New research project: paradigm shift in turbulent flow modelling
Turbulent flows play an important role in many engineering systems, but high computational costs still make it virtually impossible to simulate these flows accurately for complex cases like wind farms. A new project aims to solve this problem by developing a new approach to turbulence modelling.
Researchers from Aarhus University aim to develop a new way of modelling complex turbulent systems. This is necessary to design, for example, less expensive, more productive wind farms, more efficient pumps, or for making more reliable weather forecasts, to name just a few.
While it is often not fully appreciated, turbulent flows play a central role in an incredible number of both natural and engineering systems. Understanding and predicting the exact details of turbulent flows is of vital importance, but it currently requires simulations at a level of computational cost that we are unable to achieve.
"Even with modern supercomputers, it’s impossible to simulate many of the turbulent systems that are so important to understand. For example, we can still only simulate a tiny section of a large wind farm, and if we can’t accurately simulate the turbulent atmospheric flow through the whole farm, then it’s very difficult to optimise the farm for future energy production needs,” says Associate Professor Mahdi Abkar from Aarhus University, Department of Mechanical and Production Engineering.
He recently received a DKK 6.2 million Sapere Aude grant from the Independent Research Fund Denmark for a new project titled ‘Physics-constrained Learning for Turbulent Flows (PLTF)’.

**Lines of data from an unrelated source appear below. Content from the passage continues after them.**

[config.mk]
export PLATFORM = sky130hd
export DESIGN_NAME = egs_scaler
export DESIGN_NICKNAME = d
export VERILOG_FILES = /design/src/egs_pkg.sv /design/src/egs_scaler.sv
export SDC_FILE = /design/constraint.sdc
export NUM_CORES = 2
export LEC_CHECK = 0
export BUFFER_PORTS_ARGS = -buffer_cell sky130_fd_sc_hd__buf_4
export CAP_MARGIN = 20
export CORE_AREA = 3 3 379 381
export CTS_BUF_LIST = sky130_fd_sc_hd__clkbuf_16
export DETAILED_ROUTE_END_ITERATION = 10
export DIE_AREA = 0 0 382 384
export GPL_TIMING_DRIVEN = 0
export PLACE_DENSITY = 0.77
export SLEW_MARGIN = 20
export SYNTH_ARGS = -nofsm -noshare
export SYNTH_HDL_FRONTEND = slang
export SYNTH_SLANG_ARGS = --single-unit
[constraint.sdc]
create_clock -name sys_clk -period 34.5 [get_ports sys_clk]
set_clock_uncertainty 0.1 [all_clocks]
set_input_delay 6.9 -clock sys_clk [delete_from_list [all_inputs] [get_ports sys_clk]]
set_output_delay 6.9 -clock sys_clk [all_outputs]
set_load 0.01 [all_outputs]
[src/egs_pkg.sv]
/*
 * egs_pkg: constants of the electronic gear scaler, register map, field positions,
 * reset values, modes and arithmetic limits.
 * assumes: one 100 MHz clock, word-aligned byte addresses on the plain register port.
 */
// What this block does
// - in position and full-closed modes the host position command is multiplied by numerator over denominator.
// - in speed and torque modes the encoder pulse count is divided by the gear ratio to give feedback in command units.
// - a zero numerator setting is replaced by the encoder resolution, 131072 for 17-bit or 1048576 for 20-bit.
// - the zero-numerator substitution also holds in full-closed mode.
// - an effective ratio outside 1/1000 to 1000 inclusive raises the parameter-setting alarm 93.0.
// - with a zero numerator each command is scaled by encoder resolution over a denominator of 1 to 1073741824.
// - with a numerator of 1 to 1073741824 each command is scaled by numerator over denominator.
`default_nettype none
package egs_pkg;
    // register byte offsets
    localparam logic [7:0] REG_NUM_OFS = 8'h00;
    localparam logic [7:0] REG_DEN_OFS = 8'h04;
    localparam logic [7:0] REG_CTRL_OFS = 8'h08;
    localparam logic [7:0] REG_STAT_OFS = 8'h0c;
    localparam logic [7:0] REG_MASK_OFS = 8'h10;
    localparam logic [7:0] REG_STATE_OFS = 8'h14;
    localparam logic [7:0] REG_EFFNUM_OFS = 8'h18;
    localparam logic [7:0] REG_ALARM_OFS = 8'h1c;
    localparam logic [7:0] REG_SMOOTH_OFS = 8'h20;
    localparam logic [7:0] REG_FIR_OFS = 8'h24;
    // control fields
    localparam int CTRL_MODE_LSB = 0;
    localparam int CTRL_ENC20_BIT = 2;
    // status and mask fields
    localparam int STAT_ALARM_BIT = 0;
    localparam int STAT_POS_BIT = 1;
    localparam int STAT_FB_BIT = 2;
    localparam int STAT_W = 3;
    // live state fields
    localparam int STATE_OK_BIT = 0;
    localparam int STATE_BUSY_BIT = 1;
    // reset values
    localparam logic [30:0] NUM_RST = 31'h0000_0000;
    localparam logic [30:0] DEN_RST = 31'h0000_0001;
    localparam logic [2:0] CTRL_RST = 3'h0;
    localparam logic [STAT_W-1:0] MASK_RST = 3'h0;
    localparam logic [15:0] SMOOTH_RST = 16'h0000;
    // settings limits and encoder resolutions
    localparam logic [30:0] SET_MAX = 31'h4000_0000;
    localparam logic [30:0] RES_17BIT = 31'h0002_0000;
    localparam logic [30:0] RES_20BIT = 31'h0010_0000;
    localparam logic [9:0] RATIO_LIMIT = 10'h3e8;
    // alarm code 93.0 as main number and sub number
    localparam logic [15:0] ALARM_CODE = 16'h5d00;
    // divider length in steps
    localparam logic [6:0] DIV_STEPS = 7'h40;
    // control modes
    typedef enum logic [1:0] {
        EGS_MODE_POS = 2'b00,
        EGS_MODE_SPEED = 2'b01,
        EGS_MODE_TORQUE = 2'b10,
        EGS_MODE_FULLCL = 2'b11
    } egs_mode_t;
    // scaler states
    typedef enum logic [1:0] {
        EGS_IDLE = 2'b00,
        EGS_DIV = 2'b01,
        EGS_DONE = 2'b10
    } egs_state_t;
endpackage : egs_pkg
`default_nettype wire

[src/egs_scaler.sv]
/*
 * egs_scaler: electronic gear scaler with register port, sticky events, mask and
 * interrupt, and a sequential signed divider shared by command and feedback paths.
 * assumes: inputs synchronous to sys_clk, synchronous active-high reset, the
 * host holds a request until ready is seen high in the same cycle.
 */
`timescale 1ns/1ps
`default_nettype none
module egs_scaler #(
    parameter int CMD_W = 32
) (
    // clock and reset
    input wire logic sys_clk,
    input wire logic rst,
    // register port
    input wire logic [7:0] reg_addr,
    input wire logic [31:0] reg_wdata,
    input wire logic reg_wr,
    input wire logic reg_rd,
    output logic [31:0] reg_rdata,
    // host position command
    input wire logic cmd_valid,
    input wire logic [CMD_W-1:0] cmd_delta,
    output logic cmd_ready,
    // motor encoder pulses
    input wire logic enc_valid,
    input wire logic [CMD_W-1:0] enc_delta,
    output logic enc_ready,
    // scaled outputs
    output logic pos_valid,
    output logic [CMD_W-1:0] pos_out,
    output logic fb_valid,
    output logic [CMD_W-1:0] fb_out,
    // alarm and interrupt
    output logic alarm,
    output logic irq
);
    // widths the datapath cannot serve are refused at elaboration
    if (CMD_W < 8 || CMD_W > 32) begin : g_bad_cmd_w
        $error("egs_scaler: CMD_W must lie in 8..32");
    end
    if (egs_pkg::DIV_STEPS != 7'h40) begin : g_bad_steps
        $error("egs_scaler: divider needs one step per dividend bit");
    end

    logic [30:0] num_r;
    logic [30:0] den_r;
    logic [2:0] ctrl_r;
    logic [egs_pkg::STAT_W-1:0] stat_r;
    logic [egs_pkg::STAT_W-1:0] mask_r;
    logic [15:0] smooth_r;
    logic [15:0] fir_r;
    logic [31:0] rdata_r;
    egs_pkg::egs_state_t state_r;
    logic [6:0] step_r;
    logic [63:0] dvd_r;
    logic [31:0] rem_r;
    logic [30:0] dvr_r;
    logic neg_r;
    logic fb_job_r;
    logic [31:0] carry_r;
    logic keep_r;
    logic [CMD_W-1:0] pos_r;
    logic [CMD_W-1:0] fb_r;
    logic pos_v_r;
    logic fb_v_r;

    egs_pkg::egs_mode_t mode;
    logic fb_mode;
    logic [30:0] num_eff;
    logic [40:0] num_x1000;
    logic [40:0] den_x1000;
    logic ratio_ok;
    logic idle;
    logic take_cmd;
    logic take_enc;
    logic take;
    logic [63:0] delta_ext;
    logic [63:0] mul_ext;
    logic [63:0] product;
    logic [63:0] dividend;
    logic [63:0] mag;
    logic [31:0] rem_sh;
    logic rem_ge;
    logic [63:0] q_final;
    logic [31:0] carry_nxt;
    logic [egs_pkg::STAT_W-1:0] ev;
    logic cfg_wr;

    assign mode = egs_pkg::egs_mode_t'(ctrl_r[egs_pkg::CTRL_MODE_LSB +: 2]);
    assign fb_mode = (mode == egs_pkg::EGS_MODE_SPEED) || (mode == egs_pkg::EGS_MODE_TORQUE);

    // zero numerator takes the encoder resolution in every mode
    always_comb begin
        if (num_r == 31'h0) begin
            num_eff = ctrl_r[egs_pkg::CTRL_ENC20_BIT] ? egs_pkg::RES_20BIT : egs_pkg::RES_17BIT;
        end else begin
            num_eff = num_r;
        end
    end

    // ratio must stay within 1/1000 .. 1000 inclusive
    assign num_x1000 = {10'h0, num_eff} * {31'h0, egs_pkg::RATIO_LIMIT};
    assign den_x1000 = {10'h0, den_r} * {31'h0, egs_pkg::RATIO_LIMIT};
    assign ratio_ok = (den_r != 31'h0) && (num_x1000 >= {10'h0, den_r})
        && ({10'h0, num_eff} <= den_x1000);
    assign alarm = !ratio_ok;

    // requests are served only by the path of the current mode and a valid ratio
    assign idle = (state_r == egs_pkg::EGS_IDLE);
    assign cmd_ready = idle && ratio_ok && !fb_mode;
    assign enc_ready = idle && ratio_ok && fb_mode;
    assign take_cmd = cmd_valid && cmd_ready;
    assign take_enc = enc_valid && enc_ready;
    assign take = take_cmd || take_enc;
    // a write to numerator, denominator or control changes the ratio or the path
    assign cfg_wr = reg_wr && (reg_addr == egs_pkg::REG_NUM_OFS || reg_addr == egs_pkg::REG_DEN_OFS
        || reg_addr == egs_pkg::REG_CTRL_OFS);

    // command times numerator over denominator, pulses times denominator over numerator
    always_comb begin
        if (fb_mode) begin
            delta_ext = {{(64-CMD_W){enc_delta[CMD_W-1]}}, enc_delta};
            mul_ext = {33'h0, den_r};
        end else begin
            delta_ext = {{(64-CMD_W){cmd_delta[CMD_W-1]}}, cmd_delta};
            mul_ext = {33'h0, num_eff};
        end
        product = delta_ext * mul_ext;
        dividend = product + {32'h0, carry_r};
        mag = dividend[63] ? (64'h0 - dividend) : dividend;
    end

    // one restoring step per clock
    assign rem_sh = {rem_r[30:0], dvd_r[63]};
    assign rem_ge = rem_sh >= {1'b0, dvr_r};

    // floor division keeps a non-negative remainder for the next request
    always_comb begin
        if (!neg_r) begin
            q_final = dvd_r;
            carry_nxt = rem_r;
        end else if (rem_r == 32'h0) begin
            q_final = 64'h0 - dvd_r;
            carry_nxt = 32'h0;
        end else begin
            q_final = 64'h0 - dvd_r - 64'h1;
            carry_nxt = {1'b0, dvr_r} - rem_r;
        end
    end

    // scaler sequence
    always_ff @(posedge sys_clk) begin
        if (rst) begin
            state_r <= egs_pkg::EGS_IDLE;
            step_r <= 7'h0;
            dvd_r <= 64'h0;
            rem_r <= 32'h0;
            dvr_r <= 31'h1;
            neg_r <= 1'b0;
            fb_job_r <= 1'b0;
        end else begin
            case (state_r)
                egs_pkg::EGS_IDLE: begin
                    if (take) begin
                        dvd_r <= mag;
                        rem_r <= 32'h0;
                        dvr_r <= fb_mode ? num_eff : den_r;
                        neg_r <= dividend[63];
                        fb_job_r <= fb_mode;
                        step_r <= 7'h0;
                        state_r <= egs_pkg::EGS_DIV;
                    end
                end
                egs_pkg::EGS_DIV: begin
                    rem_r <= rem_ge ? (rem_sh - {1'b0, dvr_r}) : rem_sh;
                    dvd_r <= {dvd_r[62:0], rem_ge};
                    step_r <= step_r + 7'h1;
                    if (step_r == egs_pkg::DIV_STEPS - 7'h1) begin
                        state_r <= egs_pkg::EGS_DONE;
                    end
                end
                egs_pkg::EGS_DONE: begin
                    state_r <= egs_pkg::EGS_IDLE;
                end
                default: begin
                    state_r <= egs_pkg::EGS_IDLE;
                end
            endcase
        end
    end

    // a remainder belongs to the ratio and path it was made with, so numerator, denominator and control writes drop it
    always_ff @(posedge sys_clk) begin
        if (rst) begin
            carry_r <= 32'h0;
            keep_r <= 1'b0;
        end else if (cfg_wr) begin
            carry_r <= 32'h0;
            keep_r <= 1'b0;
        end else begin
            if (take) begin
                keep_r <= 1'b1;
            end
            if (state_r == egs_pkg::EGS_DONE && keep_r) begin
                carry_r <= carry_nxt;
            end
        end
    end

    // result registers and one-cycle valid pulses
    always_ff @(posedge sys_clk) begin
        if (rst) begin
            pos_r <= '0;
            fb_r <= '0;
            pos_v_r <= 1'b0;
            fb_v_r <= 1'b0;
        end else begin
            pos_v_r <= (state_r == egs_pkg::EGS_DONE) && !fb_job_r;
            fb_v_r <= (state_r == egs_pkg::EGS_DONE) && fb_job_r;
            if (state_r == egs_pkg::EGS_DONE && !fb_job_r) begin
                pos_r <= q_final[CMD_W-1:0];
            end
            if (state_r == egs_pkg::EGS_DONE && fb_job_r) begin
                fb_r <= q_final[CMD_W-1:0];
            end
        end
    end
    assign pos_valid = pos_v_r;
    assign pos_out = pos_r;
    assign fb_valid = fb_v_r;
    assign fb_out = fb_r;

    // settings written by software
    always_ff @(posedge sys_clk) begin
        if (rst) begin
            num_r <= egs_pkg::NUM_RST;
            den_r <= egs_pkg::DEN_RST;
            ctrl_r <= egs_pkg::CTRL_RST;
            mask_r <= egs_pkg::MASK_RST;
            smooth_r <= egs_pkg::SMOOTH_RST;
            fir_r <= egs_pkg::SMOOTH_RST;
        end else if (reg_wr) begin
            case (reg_addr)
                egs_pkg::REG_NUM_OFS: begin
                    if (reg_wdata[30:0] <= egs_pkg::SET_MAX && reg_wdata[31] == 1'b0) begin
                        num_r <= reg_wdata[30:0];
                    end
                end
                egs_pkg::REG_DEN_OFS: begin
                    if (reg_wdata[30:0] <= egs_pkg::SET_MAX && reg_wdata[31] == 1'b0
                        && reg_wdata[30:0] != 31'h0) begin
                        den_r <= reg_wdata[30:0];
                    end
                end
                egs_pkg::REG_CTRL_OFS: begin
                    ctrl_r <= reg_wdata[2:0];
                end
                egs_pkg::REG_MASK_OFS: begin
                    mask_r <= reg_wdata[egs_pkg::STAT_W-1:0];
                end
                egs_pkg::REG_SMOOTH_OFS: begin
                    smooth_r <= reg_wdata[15:0];
                end
                egs_pkg::REG_FIR_OFS: begin
                    fir_r <= reg_wdata[15:0];
                end
                default: begin
                end
            endcase
        end
    end

    // sticky events, write one to clear, a new event wins over the clear
    always_comb begin
        ev = '0;
        ev[egs_pkg::STAT_ALARM_BIT] = !ratio_ok;
        ev[egs_pkg::STAT_POS_BIT] = (state_r == egs_pkg::EGS_DONE) && !fb_job_r;
        ev[egs_pkg::STAT_FB_BIT] = (state_r == egs_pkg::EGS_DONE) && fb_job_r;
    end

    always_ff @(posedge sys_clk) begin
        if (rst) begin
            stat_r <= '0;
        end else if (reg_wr && reg_addr == egs_pkg::REG_STAT_OFS) begin
            stat_r <= (stat_r & ~reg_wdata[egs_pkg::STAT_W-1:0]) | ev;
        end else begin
            stat_r <= stat_r | ev;
        end
    end
    assign irq = |(stat_r & mask_r);

    // read data stands the cycle after the strobe only
    always_ff @(posedge sys_clk) begin
        if (rst) begin
            rdata_r <= 32'h0;
        end else if (reg_rd) begin
            case (reg_addr)
                egs_pkg::REG_NUM_OFS: rdata_r <= {1'b0, num_r};
                egs_pkg::REG_DEN_OFS: rdata_r <= {1'b0, den_r};
                egs_pkg::REG_CTRL_OFS: rdata_r <= {29'h0, ctrl_r};
                egs_pkg::REG_STAT_OFS: rdata_r <= {29'h0, stat_r};
                egs_pkg::REG_MASK_OFS: rdata_r <= {29'h0, mask_r};
                egs_pkg::REG_STATE_OFS: rdata_r <= {30'h0, !idle, ratio_ok};
                egs_pkg::REG_EFFNUM_OFS: rdata_r <= {1'b0, num_eff};
                egs_pkg::REG_ALARM_OFS: rdata_r <= {16'h0, ratio_ok ? 16'h0 : egs_pkg::ALARM_CODE};
                egs_pkg::REG_SMOOTH_OFS: rdata_r <= {16'h0, smooth_r};
                egs_pkg::REG_FIR_OFS: rdata_r <= {16'h0, fir_r};
                default: rdata_r <= 32'h0;
            endcase
        end else begin
            rdata_r <= 32'h0;
        end
    end
    assign reg_rdata = rdata_r;
endmodule : egs_scaler
`default_nettype wire

==> reports/metrics.csv <==
metric,value,unit
power.share.sequential,36.1,%
synth_warnings,0,
cts_tree,done,
vias,63357,
crit_required,34850,ps
initial_utilization,49.8,%
grt_pass1_vias,63580,
slew_headroom,12.9,%
cp_data_arrival_time,19340,ps
leakage,36.5,nW
period_share,55.0,%
seqCellArea,7430,um2
drt_pre_antenna_iters,10,
timing.rr.start,ctrl_r[0],
timing.critical_path.mode_cell,fa_1,
synthCells,8339,
synthToLayoutAreaGrowth,7.71,%
mostFrequentLayoutCell,inv_1,
grt_usage,37.9,%
clock-sinks,371,
dieHeight,384,um
viasPerCell,6.02,
grt_max_degree,24,
hold_viol_final,0,
status,completed,
synthesis.nets,10229,
criticalPathCategory,in2reg,
synthFlopType,dfxtp_1,
power.internal,0.000773,W
max_freq,52.7,MHz
drc,0,
reg2regPathDepth,36,
overflow,0,
min_path_cells,2,
cts_root_buf,clkbuf_16,
dp_hpwl,234000,um
cts_max_level,2,
dieArea,147000,um2
synth_top_area_share,37.6,%
synth_area_leaders,"fa_1, dfxtp_1, ha_1",
rrSetupSlack,18900,ps
core-area,141000,um2
grt_pass1_wl,411000,um
path_max_fanout,10,
avgSynthCellArea,8.41,um2
wl,281000,um
syn_area,70100,um2
slew_violations,0,
synth-edff-count,0,
die_w,382,um
clkTransAtPathRegs,60,ps
mostFrequentLayoutCells,"inv_1, fa_1, nand2_1, nor2_1, ha_1",
period_minus_slack,18990,ps
yosysUniqueCellTypes,94,
ctsResizeCount,0,
whs_endpoint,dvd_r[39],
cts_buffer_depth,3,
rows,138,
slowest_delay,1220,ps
rr_endpoint,dvd_r[61],
place_area,74300,um2
ys_seq_elements,371,
nets,10490,
min_from,dvd_r[38],
cts_hold_buf,0,
crit_slowest_cell,fa_1,
yosysSeqAreaShare,10.6,%
drive_above_1_share,4.22,%
dp.cells,10449,
tightest_slew,1310,ps
drt_iter0_markers,7337,
fill_cells,13174,
utilization,53.6,%
multi_input_area,55300,um2
synth-async-reset-ratio,0,%
comb_power_share,29.8,%
setup-violations-final,0,
p_switching,0.000441,W
p_total,0.00121,W
antenna_left,0,
post-cts-setup-buffers,0,
io_buffers,206,
design_area,75600,um2
setup_tns,0,ps
io_pins,212,
rsz0062_at_grt,false,
cp-start-kind,input port,
endpoint_kind,flip-flop,
numCtsBuffers,39,
final_cells,10529,
power-per-cell-area,16.1,nW/um2
wl_per_cell,26.7,um
swShare,36.3,%
clk_latency,570,ps
max_cap_violations,0,
antenna_found_initial,15,
min_path_type,reg2reg,
place_congestion,1.11,
ir_worst_vdd,0.0000314,V
synth_top_cell_by_area,fa_1,
clockPowerShare,34.1,%
==> worst max path at each step <==
stage,from,endpoint,cells past startpoint
global placement,enc_delta[31],dvd_r[61],32
CTS,cmd_delta[31],dvd_r[61],32
floorplan,enc_delta[13],dvd_r[61],32
detailed placement,cmd_delta[31],dvd_r[61],32
finish,enc_delta[31],dvd_r[61],32
global route,enc_delta[31],dvd_r[32],32
==> sequential cells by signal, indices dropped and copies added (netlist names) <==
register	flops
fb_out	32
reg_rdata	31
num_r	31
pos_out	32
dvr_r	31
state_r	2
pos_valid	1
neg_r	1
step_r	7
carry_r	32
dvd_r	64
fb_job_r	1
ctrl_r	3
keep_r	1
stat_r	3
fir_r	16
fb_valid	1
rem_r	32
mask_r	3
den_r	31
smooth_r	16
==> critical path: cells and delay by family <==
family / cells / cell delay [ps]
buffers and inverters: 8 / 2370
and+or+nand+nor: 6 / 1890
AOI/OAI and AO/OA: 8 / 2310
xor gates and xnor gates: 1 / 180
adders and majority gates: 9 / 5640
==> cell families after synthesis <==
| logic type | count (synthesis) | share of synthesized area (%) |
|---|---|---|
| buf+inv | 1992 | 10.7 |
| simple gates | 2519 | 15.6 |
| mux | 107 | 1.53 |
| other cells | 1 | 0.00535 |
| fa+ha+maj | 1780 | 45.8 |
| flops | 371 | 10.6 |
| xor+xnor | 271 | 3.41 |
| compound gates | 1298 | 12.4 |
==> final cells by class <==
cell class	instances	area share (%)
inverter	1537	7.64
antenna	9	0.0298
timing repair buffer	220	2.27
sequential	371	9.83
tap	1890	3.13
multi-input combinational	5976	73.2
clock inverter	31	0.285
clock buffer	40	1.32
buffer	455	2.30
==> per-layer routing <==
metal | up-vias | GRT usage (%) | share of wire [%]
met5 | - | 0 | 0.014
met4 | 6 | 20.0 | 6.7
met3 | 890 | 14.0 | 14
met2 | 4252 | 56.7 | 42
met1 | 31281 | 48.0 | 37
li1 | 26928 | - | -
==> power by group through the flow <==
stage          Combinational (W)  Clock (W)  Sequential (W)
6_report                0.000362   0.000414        0.000438
4_1_cts                 0.000348   0.000412        0.000437
3_3_place_gp            0.000342          0        0.000447
5_1_grt                 0.000383   0.000430        0.000438
2_1_floorplan           0.000224          0        0.000444
3_5_place_dp            0.000346          0        0.000447
==> metrics by stage <==
stage	hold slack, ps	setup WS (ps)
2_1_floorplan	331	18670
3_3_place_gp	340	15600
3_5_place_dp	345	15460
4_1_cts	354	16040
5_1_grt	369	15400
6_report	356	15510
==> cells in the mapped netlist, types with 9 or more instances <==
cell type	count
nand4b_1	9
o22ai_1	10
a311oi_1	39
a222oi_1	17
and4_1	18
mux2i_1	104
o221ai_1	9
o211ai_1	40
nor4_1	43
o21bai_1	25
a211oi_1	116
a22oi_1	42
buf_1	27
nand2b_1	45
dfxtp_1	371
nand3_1	79
xor2_1	96
ha_1	464
nor3_1	83
a21oi_1	361
a31oi_1	42
a221oi_1	29
o32ai_1	25
or2_2	16
fa_1	1316
or4_1	21
inv_1	1537
nand2_1	992
and3_1	34
xnor2_1	174
clkbuf_1	418
a21o_1	132
or3_1	29
o21a_1	37
o31ai_1	26
a21boi_0	14
nor2b_1	31
a211o_1	13
nand4_1	71
and2_1	82
o21ai_0	191
nor2_1	933
o21ai_1	25
Power figures use the tool's default switching activity.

"The problem with turbulence modelling is about much more than just wind farms. Perhaps we want to design a more fuel-efficient engine, aircrafts that don’t make as much noise, or upgrade the energy efficiency in the shipping industry. Normally, we would simulate the systems and optimise the physics, but we can’t do this here, because turbulent flow is so complex that it requires simulations with impossibly high resolutions. That’s why we model the system, but as soon as we’ve done so the model is inadequate because it’s built on many simplified assumptions under idealised conditions. This is the challenge with turbulence: it’s an extremely complex, multi-scale, unsteady, and non-linear problem," says the associate professor.
Mahdi Abkar’s goal with the PLTF project is to create a paradigm shift within turbulent flow modelling. He wants to develop a new kind of modelling approach, which is coupled with advanced machine learning techniques. The central goal is to tackle the high computational costs while still being able to deliver on accuracy:
"In the PLTF project, we propose a new approach to turbulence modelling using physics-constrained machine learning. The hypothesis is that we’ll be able to capture the underlying physics that is ignored in current models, through data-driven models using state-of-the-art machine learning techniques," says Mahdi Abkar.

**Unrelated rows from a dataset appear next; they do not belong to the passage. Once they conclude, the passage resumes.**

$ cat src/design/line_mode_pkg.sv
package line_mode_pkg;

  // ==========================================================
  // register map
  localparam logic [5:0] soft_reset_addr = 6'h04;
  localparam logic [5:0] colour_cycle_reset_addr = 6'h05;
  localparam logic [5:0] line_mode_setup_addr = 6'h06;
  localparam logic [7:0] line_mode_setup_reset = 8'h00;
  localparam logic [7:0] read_zero = 8'h00;

  // ==========================================================
  // line_mode_setup field positions
  localparam int line_mode_sel_bit = 0;
  localparam int colour_cycle_en_bit = 1;
  localparam int manual_colour_lsb = 2;
  localparam int manual_colour_msb = 3;

  // ==========================================================
  // colour codes, shared by the single channel select and the gain mux
  localparam logic [1:0] colour_red = 2'h0;
  localparam logic [1:0] colour_green = 2'h1;
  localparam logic [1:0] colour_blue = 2'h2;
  localparam logic [1:0] colour_reserved = 2'h3;

endpackage : line_mode_pkg
[config.mk]
export PLATFORM = sky130hd
export DESIGN_NAME = rfa_field_bank
export DESIGN_NICKNAME = d
export VERILOG_FILES = /design/src/hdl/rfa_pkg.sv /design/src/hdl/rfa_field_cell.sv /design/src/hdl/rfa_field_bank.sv
export VERILOG_INCLUDE_DIRS = /design/src /design/src/hdl
export SDC_FILE = /design/constraint.sdc
export NUM_CORES = 1
export LEC_CHECK = 0
export BUFFER_PORTS_ARGS = -buffer_cell sky130_fd_sc_hd__buf_2
export CORE_AREA = 4 4 260 262
export DETAILED_ROUTE_END_ITERATION = 16
export DIE_AREA = 0 0 264 266
export GPL_TIMING_DRIVEN = 0
export PLACE_DENSITY_LB_ADDON = 0.25
export SLEW_MARGIN = 15
export SYNTH_ARGS = -nofsm -noshare
export SYNTH_HDL_FRONTEND = slang
export SYNTH_SLANG_ARGS = --single-unit
[constraint.sdc]
create_clock -name clk_sys_i -period 1.44 [get_ports clk_sys_i]
set_input_delay 0.216 -clock clk_sys_i [delete_from_list [all_inputs] [get_ports clk_sys_i]]
set_output_delay 0.216 -clock clk_sys_i [all_outputs]
set_load 0.02 [all_outputs]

If the research team succeeds, it will be a breakthrough in understanding and modelling of complex turbulent systems. Abkar continues:
"The model can then be used to model flow problems in any context. We believe that this project will increase our knowledge of modelling fluid mechanics and turbulent systems. Based on the enormous amount of data that we have access to, and the massive investment that industry is devoting to using data-driven design and optimisation, this project could produce ground-breaking results," he says.